The Marxists Internet Archive has made available an excerpt from American Civilization on Trial: Black Masses as Vanguard by Raya Dunayevskaya. This work was originally published as a pamphlet in 1963 (the title of the original was American Civilization on Trial: The Negro As Touchstone of History) and distributed in large numbers at the massive march for racial equality in Detroit in June of that year, at which Martin Luther King spoke. It has gone through several editions since that time, most recently in 2003. The editions previous to this one were identified as a “Statement of the National Editorial Board of News & Letters,” although Dunayevskaya was the work’s author.
The excerpt is taken from the book’s fifth chapter, “From Depression Through World War II.” It examines the Communist Party’s abandonment of the African-American struggle against racism to meet Stalin’s exigencies once his ally and senior partner in the dismemberment of Poland—Hitler—blindsided him in June of 1941 with the invasion of the U.S.S.R.
The Popular Front period still retains such a strong attraction for the American liberal imagination that an encounter with the severity of the CP’s line during the war (see the quote by James Ford, for example) is intellectually salutary.

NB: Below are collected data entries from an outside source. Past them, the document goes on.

[src/rtl/seg_pkg.sv]
// Shared constants and types for the 7-segment scan decoder.
// Glyphs are active-high gfedcba (bit0 = a); the decimal point is handled separately.
package seg_pkg;

   localparam int NUM_DIGITS = 4;

   localparam logic [6:0] GLYPH_0     = 7'h3F;
   localparam logic [6:0] GLYPH_1     = 7'h06;
   localparam logic [6:0] GLYPH_2     = 7'h5B;
   localparam logic [6:0] GLYPH_3     = 7'h4F;
   localparam logic [6:0] GLYPH_4     = 7'h66;
   localparam logic [6:0] GLYPH_5     = 7'h6D;
   localparam logic [6:0] GLYPH_6     = 7'h7D;
   localparam logic [6:0] GLYPH_7     = 7'h07;
   localparam logic [6:0] GLYPH_8     = 7'h7F;
   localparam logic [6:0] GLYPH_9     = 7'h6F;
   localparam logic [6:0] GLYPH_A     = 7'h77;
   localparam logic [6:0] GLYPH_B     = 7'h7C;
   localparam logic [6:0] GLYPH_C     = 7'h39;
   localparam logic [6:0] GLYPH_D     = 7'h5E;
   localparam logic [6:0] GLYPH_E     = 7'h79;
   localparam logic [6:0] GLYPH_F     = 7'h71;
   localparam logic [6:0] GLYPH_BLANK = 7'h00;

   // Anode tracker states
   typedef enum logic [1:0] {
      IDLE,
      SETTLE,
      HELD
   } scanState_e;

endpackage

[src/rtl/seg_glyph_decode.sv]
// Combinational glyph decoder: turns one raw active-high segment byte into a hex
// nibble plus decimal point, blank and error flags.
module seg_glyph_decode
   import seg_pkg::*;
(
   input  logic [7:0] glyph_i,
   output logic [3:0] nibble_o,
   output logic       dp_o,
   output logic       blank_o,
   output logic       err_o
);

   // Exact-match lookup of the seven segment bits; anything unknown is an error
   always_comb begin
      nibble_o = 4'h0;
      blank_o  = 1'b0;
      err_o    = 1'b0;
      dp_o     = glyph_i[7];
      case (glyph_i[6:0])
         GLYPH_0:     nibble_o = 4'h0;
         GLYPH_1:     nibble_o = 4'h1;
         GLYPH_2:     nibble_o = 4'h2;
         GLYPH_3:     nibble_o = 4'h3;
         GLYPH_4:     nibble_o = 4'h4;
         GLYPH_5:     nibble_o = 4'h5;
         GLYPH_6:     nibble_o = 4'h6;
         GLYPH_7:     nibble_o = 4'h7;
         GLYPH_8:     nibble_o = 4'h8;
         GLYPH_9:     nibble_o = 4'h9;
         GLYPH_A:     nibble_o = 4'hA;
         GLYPH_B:     nibble_o = 4'hB;
         GLYPH_C:     nibble_o = 4'hC;
         GLYPH_D:     nibble_o = 4'hD;
         GLYPH_E:     nibble_o = 4'hE;
         GLYPH_F:     nibble_o = 4'hF;
         GLYPH_BLANK: blank_o  = 1'b1;
         default:     err_o    = 1'b1;
      endcase
   end

endmodule

[src/rtl/seg_scan_decoder.sv]
// Receive side of the multiplexed 7-segment bus: tracks the scanned anodes,
// captures each digit once it has settled, and publishes the four digits once
// the same frame has been seen several times in a row.
module seg_scan_decoder
   import seg_pkg::*;
#(
   parameter int SETTLE_CYCLES  = 16,
   parameter int STABLE_FRAMES  = 3,
   parameter int TIMEOUT_CYCLES = 1048576
) (
   input  logic        Clk100Mhz,
   input  logic        rst,
   input  logic [7:0]  seg,
   input  logic [3:0]  an,
   output logic [15:0] value,
   output logic [3:0]  dp,
   output logic [3:0]  blank,
   output logic [3:0]  err,
   output logic        update,
   output logic        locked
);

   localparam logic [7:0]  SETTLE_LIM  = 8'(SETTLE_CYCLES);
   localparam logic [3:0]  STABLE_LIM  = 4'(STABLE_FRAMES);
   localparam logic [20:0] TIMEOUT_LIM = 21'(TIMEOUT_CYCLES);

   logic [7:0]  seg_q;
   logic [3:0]  an_q;
   logic [3:0]  anLast_q;
   logic        anOneLow;
   logic [1:0]  anIndex;

   scanState_e  state_q, state_d;
   logic [7:0]  cnt_q, cnt_d;
   logic [1:0]  idx_q, idx_d;
   logic        capture;

   logic [NUM_DIGITS-1:0][7:0] slots_q;
   logic [NUM_DIGITS-1:0][7:0] prev_q;
   logic                       prevValid_q;
   logic [NUM_DIGITS-1:0]      captured_q, captured_d;
   logic [3:0]                 match_q, match_d;
   logic                       frameClose;
   logic                       frameSame;

   logic [20:0] toCnt_q;
   logic        toReach;
   logic        locked_q;

   logic [15:0] decValue;
   logic [3:0]  decDp, decBlank, decErr;

   logic        pubPend_q;
   logic [15:0] stValue_q;
   logic [3:0]  stDp_q, stBlank_q, stErr_q;

   logic [15:0] value_q;
   logic [3:0]  dp_q, blank_q, err_q;
   logic        update_q;

   // One decoder per frame slot, so the whole frame decodes in parallel at close
   for (genvar d = 0; d < NUM_DIGITS; d++) begin : gDecode
      seg_glyph_decode uDecode (
         .glyph_i  (slots_q[d]),
         .nibble_o (decValue[4*d +: 4]),
         .dp_o     (decDp[d]),
         .blank_o  (decBlank[d]),
         .err_o    (decErr[d])
      );
   end

   // Register the pins once, and keep the previous anode sample for change detection
   always_ff @(posedge Clk100Mhz) begin
      if (rst) begin
         seg_q    <= 8'hFF;
         an_q     <= 4'hF;
         anLast_q <= 4'hF;
      end else begin
         seg_q    <= seg;
         an_q     <= an;
         anLast_q <= an_q;
      end
   end

   // Classify the anode pattern: exactly one low line selects a digit
   always_comb begin
      anOneLow = 1'b1;
      anIndex  = 2'd0;
      case (an_q)
         4'b1110: anIndex = 2'd0;
         4'b1101: anIndex = 2'd1;
         4'b1011: anIndex = 2'd2;
         4'b0111: anIndex = 2'd3;
         default: anOneLow = 1'b0;
      endcase
   end

   // Anode tracker state register
   always_ff @(posedge Clk100Mhz) begin
      if (rst) begin
         state_q <= IDLE;
         cnt_q   <= 8'd0;
         idx_q   <= 2'd0;
      end else begin
         state_q <= state_d;
         cnt_q   <= cnt_d;
         idx_q   <= idx_d;
      end
   end

   // Anode tracker next state; a capture fires the moment the settle count is reached
   always_comb begin
      state_d = state_q;
      cnt_d   = cnt_q;
      idx_d   = idx_q;
      capture = 1'b0;
      case (state_q)
         IDLE: begin
            cnt_d = 8'd0;
            if (anOneLow) begin
               state_d = SETTLE;
               cnt_d   = 8'd1;
               idx_d   = anIndex;
            end
         end
         SETTLE, HELD: begin
            if (an_q != anLast_q) begin
               if (anOneLow) begin
                  state_d = SETTLE;
                  cnt_d   = 8'd1;
                  idx_d   = anIndex;
               end else begin
                  state_d = IDLE;
                  cnt_d   = 8'd0;
               end
            end else if (state_q == SETTLE) begin
               cnt_d = cnt_q + 8'd1;
            end
         end
         default: begin
            state_d = IDLE;
            cnt_d   = 8'd0;
         end
      endcase
      if (state_d == SETTLE && cnt_d == SETTLE_LIM) begin
         capture = 1'b1;
         state_d = HELD;
      end
   end

   // Frame close, timeout expiry and the capture mask for the next cycle
   always_comb begin
      frameClose = (captured_q == 4'b1111);
      frameSame  = prevValid_q && (slots_q == prev_q);
      toReach    = !capture && (toCnt_q != TIMEOUT_LIM) && ((toCnt_q + 21'd1) == TIMEOUT_LIM);
      captured_d = captured_q;
      if (frameClose || toReach) begin
         captured_d = '0;
      end
      if (capture) begin
         captured_d[idx_d] = 1'b1;
      end
      match_d = match_q;
      if (frameClose) begin
         if (frameSame) begin
            match_d = (match_q == 4'hF) ? match_q : match_q + 4'd1;
         end else begin
            match_d = 4'd1;
         end
      end
   end

   // Slots, frame history, match counting, staging of a stable frame and the timeout
   always_ff @(posedge Clk100Mhz) begin
      if (rst) begin
         slots_q     <= '0;
         prev_q      <= '0;
         prevValid_q <= 1'b0;
         captured_q  <= '0;
         match_q     <= 4'd0;
         toCnt_q     <= 21'd0;
         locked_q    <= 1'b0;
         pubPend_q   <= 1'b0;
         stValue_q   <= 16'h0000;
         stDp_q      <= 4'b0000;
         stBlank_q   <= 4'b1111;
         stErr_q     <= 4'b0000;
      end else begin
         captured_q <= captured_d;
         match_q    <= match_d;
         if (capture) begin
            slots_q[idx_d] <= ~seg_q;
         end
         if (frameClose && !frameSame) begin
            prev_q      <= slots_q;
            prevValid_q <= 1'b1;
         end
         pubPend_q <= 1'b0;
         if (frameClose && match_d == STABLE_LIM) begin
            pubPend_q <= 1'b1;
            stValue_q <= decValue;
            stDp_q    <= decDp;
            stBlank_q <= decBlank;
            stErr_q   <= decErr;
         end
         if (capture) begin
            toCnt_q  <= 21'd0;
            locked_q <= 1'b1;
         end else if (toCnt_q != TIMEOUT_LIM) begin
            toCnt_q <= toCnt_q + 21'd1;
            if (toReach) begin
               locked_q <= 1'b0;
            end
         end
      end
   end

   // Publish a staged stable frame only if it differs from what is already shown
   always_ff @(posedge Clk100Mhz) begin
      if (rst) begin
         value_q  <= 16'h0000;
         dp_q     <= 4'b0000;
         blank_q  <= 4'b1111;
         err_q    <= 4'b0000;
         update_q <= 1'b0;
      end else begin
         update_q <= 1'b0;
         if (pubPend_q && ({stValue_q, stDp_q, stBlank_q, stErr_q} != {value_q, dp_q, blank_q, err_q})) begin
            value_q  <= stValue_q;
            dp_q     <= stDp_q;
            blank_q  <= stBlank_q;
            err_q    <= stErr_q;
            update_q <= 1'b1;
         end
      end
   end

   assign value  = value_q;
   assign dp     = dp_q;
   assign blank  = blank_q;
   assign err    = err_q;
   assign update = update_q;
   assign locked = locked_q;

endmodule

The 2003 is available from News & Letters and contains several appendices not included in previous editions, including the text of a little-known 1865 address written by Marx to the American people on behalf of the International. The letter celebrates the demise of slavery and presciently warns that any failure to fully enfranchise the newly-freed slaves would lead to “a struggle for the future which may again stain your country with your people’s blood.”